Present knowledge on profibrogenic MFs is derived mainly from studies performed on human or rodent HSC/MFs [1–6, 13, 14]. Activation of HSCs in CLD progresses in sequential stages of initiation and perpetuation. Initiation is an early response stimulated by paracrine signals and leading to a transient and potentially reversible contractile and profibrogenic phenotype, characterised by rapid induction of platelet-derived growth factor (PDGF)β receptor and primed to respond to several growth factors and mediators that will be crucial in eliciting phenotypic responses operated by fully activated MF-like phenotype (perpetuation), including proliferation, migration/chemotaxis, contractility, excess deposition and altered remodelling of ECM (Figure 1).
Experimental models or material: advantages and limitations
Major advances in our understanding of fibrogenic mechanisms come directly from experimental studies.

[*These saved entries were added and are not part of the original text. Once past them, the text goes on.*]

==> src/rtl/mem_access_stage.sv <==
// MEM pipeline stage: req/ack data-memory access with stall, watchdog and writeback mux.
// Optional build macro ALIGN_CHECK_EN rejects misaligned word accesses with ErrOut.
module mem_access_stage
  import mem_stage_pkg::*;
#(
  parameter int MAX_WAIT = 255,
  parameter int CNT_W    = 16
) (
  input  logic              Clk,
  input  logic              Rst_n,
  input  logic              ValidIn,
  input  logic              RegWriteIn,
  input  logic              MemToRegIn,
  input  logic              HiLoToRegIn,
  input  logic              HiOrLoIn,
  input  logic              MemReadIn,
  input  logic              MemWriteIn,
  input  logic              MoveNotZeroIn,
  input  logic              DontMoveIn,
  input  logic              LbIn,
  input  logic              LoadExtendedIn,
  input  logic [WORD_W-1:0] ALUResultIn,
  input  logic [WORD_W-1:0] RD2In,
  input  logic [WORD_W-1:0] RHiIn,
  input  logic [WORD_W-1:0] RLoIn,
  input  logic [4:0]        WriteAddressIn,
  output logic              DmReq,
  output logic              DmWe,
  output logic [WORD_W-1:0] DmAddr,
  output logic [WORD_W-1:0] DmWData,
  input  logic              DmAck,
  input  logic [WORD_W-1:0] DmRData,
  output logic              StallOut,
  output logic              ValidOut,
  output logic              RegWriteOut,
  output logic [4:0]        WriteAddressOut,
  output logic [WORD_W-1:0] WriteDataOut,
  output logic              ErrOut
);

  state_t            state;
  logic [CNT_W-1:0]  cnt;
  slot_t             slot_in;
  slot_t             slot_p1;
  logic [WORD_W-1:0] ld_word_p2;
  logic [WORD_W-1:0] ld_data;
  logic              mem_op;
  logic              misalign;
  logic              issue;
  logic              timeout;

  function automatic logic [WORD_W-1:0] wdata(input slot_t s, input logic [WORD_W-1:0] ld);
    case (write_sel(s.mem_to_reg, s.hilo_to_reg, s.hi_or_lo))
      SEL_LOAD: return ld;
      SEL_HI:   return s.rhi;
      SEL_LO:   return s.rlo;
      default:  return s.alu;
    endcase
  endfunction

  // Stores never write the register file; a suppressed movn/movz does not either.
  always_comb begin
    slot_in             = '0;
    slot_in.reg_write   = ValidIn & RegWriteIn & ~(MoveNotZeroIn & DontMoveIn) & ~MemWriteIn;
    slot_in.mem_to_reg  = MemToRegIn;
    slot_in.hilo_to_reg = HiLoToRegIn;
    slot_in.hi_or_lo    = HiOrLoIn;
    slot_in.lb          = LbIn;
    slot_in.load_ext    = LoadExtendedIn;
    slot_in.wa          = WriteAddressIn;
    slot_in.alu         = ALUResultIn;
    slot_in.rhi         = RHiIn;
    slot_in.rlo         = RLoIn;
  end

  assign mem_op = ValidIn & (MemReadIn | MemWriteIn);

`ifdef ALIGN_CHECK_EN
  assign misalign = mem_op & ~(MemReadIn & LbIn) & (ALUResultIn[1:0] != 2'b00);
`else
  assign misalign = 1'b0;
`endif

  assign issue   = (state == IDLE) & mem_op & ~misalign;
  assign timeout = (state == WAIT) & (cnt == CNT_W'(MAX_WAIT)) & ~DmAck;

  // Stall drops in the abort cycle too, so the aborted instruction leaves EX_MEM once.
  assign StallOut = issue | ((state == WAIT) & ~timeout);

  load_align u_load_align (
    .word     (ld_word_p2),
    .lane     (slot_p1.alu[1:0]),
    .byte_en  (slot_p1.lb),
    .sign_ext (slot_p1.load_ext),
    .data     (ld_data)
  );

  // p1: capture of the accepted memory instruction; p2: returned load word
  always_ff @(negedge Clk) begin
    if (issue) slot_p1 <= slot_in;
    if ((state == WAIT) && DmAck) ld_word_p2 <= DmRData;
  end

  // Control FSM, wait counter and registered stage outputs
  always_ff @(negedge Clk) begin
    if (!Rst_n) begin
      state           <= IDLE;
      cnt             <= '0;
      DmReq           <= 1'b0;
      DmWe            <= 1'b0;
      DmAddr          <= '0;
      DmWData         <= '0;
      ValidOut        <= 1'b0;
      RegWriteOut     <= 1'b0;
      WriteAddressOut <= '0;
      WriteDataOut    <= '0;
      ErrOut          <= 1'b0;
    end else begin
      ValidOut    <= 1'b0;
      RegWriteOut <= 1'b0;
      ErrOut      <= 1'b0;
      case (state)
        IDLE: begin
          cnt <= '0;
          if (issue) begin
            state   <= WAIT;
            cnt     <= CNT_W'(1);
            DmReq   <= 1'b1;
            DmWe    <= MemWriteIn;
            DmAddr  <= {ALUResultIn[WORD_W-1:2], 2'b00};
            DmWData <= RD2In;
          end else if (ValidIn) begin
            ValidOut        <= 1'b1;
            RegWriteOut     <= slot_in.reg_write & ~misalign;
            ErrOut          <= misalign;
            WriteAddressOut <= WriteAddressIn;
            WriteDataOut    <= wdata(slot_in, ld_data);
          end
        end
        WAIT: begin
          cnt <= cnt + CNT_W'(1);
          if (DmAck) begin
            state <= DONE;
            DmReq <= 1'b0;
            DmWe  <= 1'b0;
          end else if (timeout) begin
            state           <= IDLE;
            DmReq           <= 1'b0;
            DmWe            <= 1'b0;
            ValidOut        <= 1'b1;
            ErrOut          <= 1'b1;
            WriteAddressOut <= slot_p1.wa;
          end
        end
        DONE: begin
          state           <= IDLE;
          cnt             <= '0;
          ValidOut        <= 1'b1;
          RegWriteOut     <= slot_p1.reg_write;
          WriteAddressOut <= slot_p1.wa;
          WriteDataOut    <= wdata(slot_p1, ld_data);
        end
        default: state <= IDLE;
      endcase
    end
  end

endmodule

Studies on primary cultures of rat and human HSCs have dissected mechanisms and signalling pathways controlling the process of activation and related major phenotypic responses, in a scenario [1–6] that identifies these cells as crucial cellular crossroads in a complex sinusoidal environment requiring tightly regulated autocrine and paracrine crosstalk, rapid responses to evolving ECM content, and selective responsiveness to the metabolic needs imposed by liver growth and repair. This also includes evidence suggesting that HSCs may be essential for hepatic progenitor cell amplification and differentiation and be involved in antigen presentation and induction of tolerance. Emerging evidence suggesting that hepatic MFs may also originate from portal fibroblasts, the EMT process and bone marrow-derived cells represent the major limitation to these studies that theoretically may not represent an absolute paradigm for all the fibrosis patterns.

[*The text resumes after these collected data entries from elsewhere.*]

<file path="config.mk">
export PLATFORM = sky130hd
export DESIGN_NAME = sc_proc_mem_sequencer_flat
export DESIGN_NICKNAME = d
export VERILOG_FILES = /design/src/rtl/sc_proc_mem_sequencer_pkg.sv /design/src/rtl/sc_proc_mem_sequencer_if.sv /design/src/rtl/sc_proc_mem_sequencer_watchdog.sv /design/src/rtl/sc_proc_mem_sequencer.sv /design/src/flat_wrapper.sv
export SDC_FILE = /design/constraint.sdc
export NUM_CORES = 1
export LEC_CHECK = 0
export CAP_MARGIN = 10
export CORE_ASPECT_RATIO = 1.75
export CORE_MARGIN = 2
export CORE_UTILIZATION = 49
export CTS_CLUSTER_SIZE = 8
export DETAILED_ROUTE_END_ITERATION = 8
export HOLD_SLACK_MARGIN = 0.1
export PLACE_DENSITY = 0.93
export SLEW_MARGIN = 25
export SYNTH_ARGS = -nofsm -noshare
export SYNTH_HDL_FRONTEND = slang
export SYNTH_SLANG_ARGS = --single-unit
</file>
<file path="constraint.sdc">
create_clock -name clk -period 3.2 [get_ports clk]
set_clock_uncertainty 0.15 [all_clocks]
set_input_delay 0.64 -clock clk [delete_from_list [all_inputs] [get_ports clk]]
set_output_delay 0.64 -clock clk [all_outputs]
set_load 0.02 [all_outputs]
</file>
<file path="src/rtl/sc_proc_mem_sequencer_pkg.sv">
// Shared types and constants for the SC processor memory sequencer.
// Imported by the interface, the watchdog and the sequencer top.
package sc_proc_pkg;

   localparam int DEF_DBITS = 32;
   localparam int WAIT_W    = 16;

   typedef enum logic [2:0] {
      FETCH,
      DECODE,
      DATA,
      COMMIT,
      FAULT
   } seq_state_t;

endpackage

</file>
<file path="src/rtl/sc_proc_mem_sequencer_if.sv">
// Shared memory port between the sequencer (master) and memory (slave).
// One request in flight; ack marks completion and valid read data.
interface sc_proc_mem_sequencer_if
   import sc_proc_pkg::*;
#(
   parameter int DBITS = DEF_DBITS
);

   logic             mem_req;
   logic             mem_we;
   logic [DBITS-1:0] mem_addr;
   logic [DBITS-1:0] mem_wdata;
   logic             mem_ack;
   logic [DBITS-1:0] mem_rdata;

   modport master (
      output mem_req,
      output mem_we,
      output mem_addr,
      output mem_wdata,
      input  mem_ack,
      input  mem_rdata
   );

   modport slave (
      input  mem_req,
      input  mem_we,
      input  mem_addr,
      input  mem_wdata,
      output mem_ack,
      output mem_rdata
   );

endinterface

</file>
<file path="src/rtl/sc_proc_mem_sequencer_watchdog.sv">
// Wait-cycle counter for the shared memory port.
// expired is high on the cycle whose edge would bring the count to TIMEOUT.
module sc_wait_watchdog
   import sc_proc_pkg::*;
#(
   parameter int TIMEOUT = 255
) (
   input  logic clk,
   input  logic reset,
   input  logic clear,
   input  logic count_en,
   output logic expired
);

   localparam logic [WAIT_W-1:0] LAST = WAIT_W'(TIMEOUT - 1);

   logic [WAIT_W-1:0] cnt;

   always_ff @(posedge clk) begin
      if (reset || clear) begin
         cnt <= '0;
      end else if (count_en) begin
         cnt <= cnt + WAIT_W'(1);
      end
   end

   assign expired = count_en && (cnt == LAST);

endmodule

</file>
<file path="src/rtl/sc_proc_mem_sequencer.sv">
// Fetch/decode/data/commit sequencer sharing one memory port.
// Emits a one-cycle lock strobe per retired instruction.
module sc_proc_mem_sequencer
   import sc_proc_pkg::*;
#(
   parameter int DBITS   = DEF_DBITS,
   parameter int TIMEOUT = 255
) (
   input  logic                    clk,
   input  logic                    reset,
   input  logic [DBITS-1:0]        pc,
   input  logic                    is_load,
   input  logic                    is_store,
   input  logic [DBITS-1:0]        data_addr,
   input  logic [DBITS-1:0]        store_data,
   sc_proc_mem_sequencer_if.master mem,
   output logic [DBITS-1:0]        instr,
   output logic [DBITS-1:0]        load_data,
   output logic                    lock,
   output logic                    fault,
   output logic [31:0]             retired
);

   seq_state_t state;
   seq_state_t next;

   logic [DBITS-1:0] instr_q;
   logic [DBITS-1:0] load_q;
   logic [DBITS-1:0] addr_q;
   logic [DBITS-1:0] wdata_q;
   logic             we_q;
   logic             ld_q;
   logic [31:0]      ret_q;

   logic in_mem;
   logic expired;

   assign in_mem = (state == FETCH) || (state == DATA);

   sc_wait_watchdog #(
      .TIMEOUT (TIMEOUT)
   ) u_wdog (
      .clk      (clk),
      .reset    (reset),
      .clear    (!in_mem || mem.mem_ack),
      .count_en (in_mem && !mem.mem_ack),
      .expired  (expired)
   );

   always_ff @(posedge clk) begin
      if (reset) begin
         state <= FETCH;
      end else begin
         state <= next;
      end
   end

   always_comb begin
      next            = state;
      mem.mem_req     = 1'b0;
      mem.mem_we      = 1'b0;
      mem.mem_addr    = '0;
      mem.mem_wdata   = '0;
      lock            = 1'b0;
      fault           = 1'b0;
      unique case (state)
         FETCH: begin
            mem.mem_req  = 1'b1;
            mem.mem_addr = pc;
            if (mem.mem_ack) begin
               next = DECODE;
            end else if (expired) begin
               next = FAULT;
            end
         end
         DECODE: begin
            next = (is_load || is_store) ? DATA : COMMIT;
         end
         DATA: begin
            mem.mem_req   = 1'b1;
            mem.mem_we    = we_q;
            mem.mem_addr  = addr_q;
            mem.mem_wdata = wdata_q;
            if (mem.mem_ack) begin
               next = COMMIT;
            end else if (expired) begin
               next = FAULT;
            end
         end
         COMMIT: begin
            lock = 1'b1;
            next = FETCH;
         end
         FAULT: begin
            fault = 1'b1;
         end
         default: begin
            next = FETCH;
         end
      endcase
      // State is unknown until the first reset edge; keep outputs quiet.
      if (reset) begin
         mem.mem_req   = 1'b0;
         mem.mem_we    = 1'b0;
         mem.mem_addr  = '0;
         mem.mem_wdata = '0;
         lock          = 1'b0;
         fault         = 1'b0;
      end
   end

   always_ff @(posedge clk) begin
      if (reset) begin
         instr_q <= '0;
         load_q  <= '0;
         addr_q  <= '0;
         wdata_q <= '0;
         we_q    <= 1'b0;
         ld_q    <= 1'b0;
         ret_q   <= '0;
      end else begin
         if (state == FETCH && mem.mem_ack) begin
            instr_q <= mem.mem_rdata;
         end
         // Store wins when both decode flags are set.
         if (state == DECODE) begin
            we_q    <= is_store;
            ld_q    <= is_load && !is_store;
            addr_q  <= data_addr;
            wdata_q <= store_data;
         end
         if (state == DATA && mem.mem_ack && ld_q) begin
            load_q <= mem.mem_rdata;
         end
         if (state == COMMIT) begin
            ret_q <= ret_q + 32'd1;
         end
      end
   end

   assign instr     = reset ? '0 : instr_q;
   assign load_data = reset ? '0 : load_q;
   assign retired   = reset ? '0 : ret_q;

endmodule

</file>
<file path="src/flat_wrapper.sv">
// flat-port wrapper written by rule: the top's interface ports become plain ports
module sc_proc_mem_sequencer_flat import sc_proc_pkg::*;
#(
   parameter int DBITS   = DEF_DBITS,
   parameter int TIMEOUT = 255
)
  (clk, reset, pc, is_load, is_store, data_addr, store_data, instr, load_data, lock, fault, retired, mem_mem_req, mem_mem_we, mem_mem_addr, mem_mem_wdata, mem_mem_ack, mem_mem_rdata);
  sc_proc_mem_sequencer_if #(.DBITS(DBITS)) mem_i ();
  input  logic clk;
  input  logic reset;
  input  logic [DBITS-1:0] pc;
  input  logic is_load;
  input  logic is_store;
  input  logic [DBITS-1:0] data_addr;
  input  logic [DBITS-1:0] store_data;
  output logic [DBITS-1:0] instr;
  output logic [DBITS-1:0] load_data;
  output logic lock;
  output logic fault;
  output logic [31:0] retired;
  output wire logic [$bits(mem_i.mem_req)-1:0] mem_mem_req;
  output wire logic [$bits(mem_i.mem_we)-1:0] mem_mem_we;
  output wire logic [$bits(mem_i.mem_addr)-1:0] mem_mem_addr;
  output wire logic [$bits(mem_i.mem_wdata)-1:0] mem_mem_wdata;
  input wire logic [$bits(mem_i.mem_ack)-1:0] mem_mem_ack;
  input wire logic [$bits(mem_i.mem_rdata)-1:0] mem_mem_rdata;
  assign mem_mem_req = mem_i.mem_req;
  assign mem_mem_we = mem_i.mem_we;
  assign mem_mem_addr = mem_i.mem_addr;
  assign mem_mem_wdata = mem_i.mem_wdata;
  assign mem_i.mem_ack = mem_mem_ack;
  assign mem_i.mem_rdata = mem_mem_rdata;
  sc_proc_mem_sequencer #(.DBITS(DBITS), .TIMEOUT(TIMEOUT)) u_core (.clk(clk), .reset(reset), .pc(pc), .is_load(is_load), .is_store(is_store), .data_addr(data_addr), .store_data(store_data), .mem(mem_i), .instr(instr), .load_data(load_data), .lock(lock), .fault(fault), .retired(retired));
endmodule
</file>
==> metrics.cfg, run 1 <==
[timing]
period_share_pct=96.7
final_critical_path_required_period_ns=3.09
timing.max_slew.rel_slack_pct=49.2
worst_slew_pin_slew_ns=0.762
tns_ns=0
setup_viol_count_final=0
rsz0062_at_grt=no
final_number_of_hold_violating_endpoints=0
timing_max_transition_violations_final=0
timing.fmax_mhz=323

[finish]
num-nets-final=1465
layoutNonFillerInstCount=1565
post_route_cells_drive_above_1_share_pct=5.00
antenna_cells=0
area.growth.synth_to_final_pct=44.8
number_of_filler_instances_in_the_final_layout=1160

[floorplanning]
io_pins=297
die-area_mm2=0.0179
core_area_mm2=0.0164
chipWidth_um=102
fp-row-count=62
floorplan.die.height_um=176
initial_cell_density_of_the_core_pct=50.1

[routing]
detailroute.wirelength.met3_um=1520
route.top_layer_used=met4
vias=8287
amount_of_wire_on_met2_after_detailed_routing_um=13500
detailedRoute.firstIterationViolations=315
finalWirelength_um=25700
wl_met1_um=9380
wire_per_inst_um=16.4
via_per_inst=5.30
firstDrtPassIters=4
detail-route-antenna-nets=0
route.detailed.drc=0

[place]
place_congestion=0.932
io_buffers=296
dp_cells=1534
dp_hpwl_um=18200

[critical_path]
worst-endpoint-arrival_ns=2.30
cell_count_of_the_worst_reg_to_reg_path=5
timing_worst_setup_path_type=reg2out
critPathMaxFanout=27
crit_path_end_kind=output pin
timing.critical_path.from_type=flop
required_time_of_the_critical_path_ns=2.41

[global_routing]
grt_pass1_wl_um=40200
antenna_found_initial=0
first_global_vias=8138
grt_remaining_overflow=0
maximum_number_of_pins_on_one_net_before_global_route_repair=169
gr_usage_total_pct=28.6

[yosys]
synth_sequential_area_ratio_pct=44.0
synth_largest_area_cell=sky130_fd_sc_hd__dfxtp_1
synth-seq-cells=181
async_reset_ff_share_pct=0
synthesis.nets=1209
synth_enable_flop_cells=0
number_of_cells_produced_by_synthesis=1073
post_synth_main_area_contributors=sky130_fd_sc_hd__dfxtp_1, sky130_fd_sc_hd__nand2_1, sky130_fd_sc_hd__a21oi_1
syn_area_per_cell_um2=7.68
ys_dominant_reg_cell=sky130_fd_sc_hd__dfxtp_1
synth_area_mm2=0.00824
post_synth_num_cell_types=45
ys.warnings.count=0
synth_top_cell_area_share_pct=44.0

[clocking]
clkLatencyLatePin_ns=0.43
cts_htree_levels=4
path_clk_slew_ns=0.07
cts-root-buf=sky130_fd_sc_hd__clkbuf_16
max-clock-path-buffers=2
cts_tree=done
cts_inserted_buffers=17
hold_bufs_inserted_after_cts=0
clock-sinks=181

[run_status]
outcome=finished, final reports clean

[power_and_ir_drop]
pwr_density_cell_mw_per_mm2=421
design_power_total_mw=5.02
vdd_drop_max_uv=351
total_leakage_power_nw=4.12

[run]
max-cap-violations=0

[hold_path]
hold_path_class=in2reg
worst_hold_path.num_cells=2

## where the power goes
part           internal, mW  switching, mW  total, mW
sequential             2.33         0.0422       2.37
combinational         0.330          0.344      0.674
clock                  1.04          0.936       1.98
## placed cells by master, fill, tap and decap left out, types with 2 or more instances in the layout
cell	Yosys	layout
sky130_fd_sc_hd__a21oi_1	148	148
sky130_fd_sc_hd__and2_1	36	36
sky130_fd_sc_hd__and3_1	5	5
sky130_fd_sc_hd__and3b_1	2	2
sky130_fd_sc_hd__and4_1	6	6
sky130_fd_sc_hd__buf_12	0	4
sky130_fd_sc_hd__buf_4	1	14
sky130_fd_sc_hd__clkbuf_16	0	17
sky130_fd_sc_hd__clkbuf_8	0	3
sky130_fd_sc_hd__clkdlybuf4s50_1	0	295
sky130_fd_sc_hd__clkinv_2	0	2
sky130_fd_sc_hd__clkinv_4	0	3
sky130_fd_sc_hd__clkinvlp_4	0	2
sky130_fd_sc_hd__dfxtp_1	181	180
sky130_fd_sc_hd__ha_1	3	3
sky130_fd_sc_hd__inv_1	10	10
sky130_fd_sc_hd__inv_6	0	5
sky130_fd_sc_hd__mux2_2	7	7
sky130_fd_sc_hd__mux2i_1	32	32
sky130_fd_sc_hd__nand2_1	280	280
sky130_fd_sc_hd__nand3_1	15	15
sky130_fd_sc_hd__nand3b_1	2	2
sky130_fd_sc_hd__nand4_1	14	14
sky130_fd_sc_hd__nor2_1	69	69
sky130_fd_sc_hd__nor2b_1	94	93
sky130_fd_sc_hd__nor3_1	8	8
sky130_fd_sc_hd__nor3b_2	0	2
sky130_fd_sc_hd__nor4_1	9	9
sky130_fd_sc_hd__nor4b_1	3	3
sky130_fd_sc_hd__o21ai_0	8	8
sky130_fd_sc_hd__o31ai_1	10	10
sky130_fd_sc_hd__or3_1	8	8
sky130_fd_sc_hd__or4_1	12	12
sky130_fd_sc_hd__xnor2_1	12	12
sky130_fd_sc_hd__xor2_1	7	7
## worst max-delay path, cell delays in order, from the launching register on
cell	delay [ns]
sky130_fd_sc_hd__dfxtp_1	0.40
sky130_fd_sc_hd__or3_1	0.43
sky130_fd_sc_hd__buf_4	0.24
sky130_fd_sc_hd__nor2_1	0.17
sky130_fd_sc_hd__clkdlybuf4s50_1	0.64
## kinds of logic after synthesis
| group | after synthesis | synth area share, % |
|---|---|---|
| AND/OR/NAND/NOR | 573 | 33.6 |
| flip-flops | 181 | 44.0 |
| buffers and inverters | 87 | 4.16 |
| multiplexers | 40 | 4.98 |
| AO/OA/AOI/OAI | 170 | 10.8 |
| XOR/XNOR | 19 | 2.02 |
| adder cells (fa/ha/maj) | 3 | 0.456 |
## sequential cells by signal, summed over array words and instances, names as in the netlist
register           cells
u_core.addr_q         32
u_core.instr_q        32
u_core.ld_q            1
u_core.load_q         32
u_core.ret_q          32
u_core.state           3
u_core.u_wdog.cnt     16
u_core.wdata_q        32
u_core.we_q            1
## repair_timing
item	CTS	global route
buffers inserted	0	0
setup endpoints to repair	0	33
gates resized for setup	0	1
## layer usage
| metal | vias to the layer above | GRT usage [%] |
|---|---|---|
| li1 | 4048 | - |
| met1 | 3862 | 31.0 |
| met2 | 290 | 49.9 |
| met3 | 87 | 7.12 |
| met4 | 0 | 15.5 |
| met5 | - | 0 |
## worst paths after layout
kind	start	endpoint	slack [ns]
setup / recovery	u_core.state[0]	mem_mem_addr[17]	0.11
hold / removal	reset	u_core.we_q	0.29
setup reg to reg	u_core.state[0]	u_core.addr_q[13]	0.78
hold reg to reg	u_core.wdata_q[14]	u_core.wdata_q[14]	0.30
## final cells by class
class | instances | area [µm²] | area share [%]
clock inverter | 12 | 95.1 | 0.797
tap | 224 | 280 | 2.35
multi-input combinational | 805 | 4280 | 35.9
timing repair buffer | 314 | 3150 | 26.4
clock buffer | 19 | 453 | 3.80
inverter | 10 | 37.5 | 0.315
sequential | 181 | 3620 | 30.4
## stage by stage
stage	hold WS, ns	instance area, µm²	utilization (%)	worst slack [ns]
after global routing	0.278	11900	72.5	0.00746
after CTS	0.276	11900	72.5	0.0324
final	0.290	11900	72.5	0.107
after floorplan	0.275	8240	-	0.489
after global placement	0.283	11400	69.2	0.308
after detailed placement	0.292	11400	69.2	0.265
## cells in the mapped netlist, drive strengths merged (4+ instances only)
master  instances
inv            10
clkbuf         62
nor2b          94
o21ai           8
mux2            8
or3             8
nor2           69
and4            6
xnor2          12
and2           36
o31ai          10
xor2            7
and3            5
buf            15
nor3            8
nand3          16
nand2         280
dfxtp         181
or4            13
a21oi         148
nor4b           4
nand4          14
mux2i          32
nor4            9
Note: power is estimated with default switching activity, not from simulation.
==> run 2, diff against run 1 <==
- SKIP_LAST_GASP: not set -> 1
==> results of run 2 <==
Final layout, timing and power as in run 1 (identical DEF).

Similarly, rodent models of CLD [1–6, 13–22] including those taking advantage of knock-out or transgenic mice, have been instrumental in the mechanistic comprehension of major tissue, cellular and molecular mechanisms relevant to liver fibrogenesis as well as in identifying potential therapeutic targets. Although most of these pathogenic features have been confirmed in clinical conditions, major general limitations of animal models in relation to human CLDs [15, 23] are represented by the fact that the most reliable rodent models of CLD usually do not completely match either the histopathology or selected pathophysiological features of the corresponding human condition. For example [23], most common rodent models of NASH lack the development of obesity and insulin resistance (methionine and choline deficient (MCD) diet) or significant progression towards fibrosis (high fat diet). Moreover, when these models (chronic CCl4 administration, bile duct ligation) are discontinued, an almost complete reversion even from cirrhosis is detected; a scenario that can hardly apply to human cirrhosis.